## [About this task]
Go through the data below and return each line where the string "worst" appears.

Stored items:

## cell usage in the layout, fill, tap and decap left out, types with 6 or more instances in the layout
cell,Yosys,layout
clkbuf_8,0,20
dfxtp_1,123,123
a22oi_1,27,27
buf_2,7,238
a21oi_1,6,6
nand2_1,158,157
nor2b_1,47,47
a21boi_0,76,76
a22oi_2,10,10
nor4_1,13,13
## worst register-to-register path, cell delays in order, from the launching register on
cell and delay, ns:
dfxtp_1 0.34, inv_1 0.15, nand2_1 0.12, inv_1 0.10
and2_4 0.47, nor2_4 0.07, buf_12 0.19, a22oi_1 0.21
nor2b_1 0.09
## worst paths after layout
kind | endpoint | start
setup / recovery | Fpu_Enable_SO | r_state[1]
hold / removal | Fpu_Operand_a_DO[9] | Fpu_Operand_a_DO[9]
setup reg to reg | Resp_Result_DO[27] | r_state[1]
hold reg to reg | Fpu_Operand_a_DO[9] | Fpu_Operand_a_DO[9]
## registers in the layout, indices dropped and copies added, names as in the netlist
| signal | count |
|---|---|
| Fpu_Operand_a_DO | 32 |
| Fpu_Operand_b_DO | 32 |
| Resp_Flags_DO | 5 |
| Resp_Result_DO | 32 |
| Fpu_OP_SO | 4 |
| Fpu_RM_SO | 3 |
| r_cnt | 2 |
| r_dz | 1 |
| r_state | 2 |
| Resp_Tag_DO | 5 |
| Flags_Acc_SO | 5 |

## [Solution]
## worst register-to-register path, cell delays in order, from the launching register on
## worst paths after layout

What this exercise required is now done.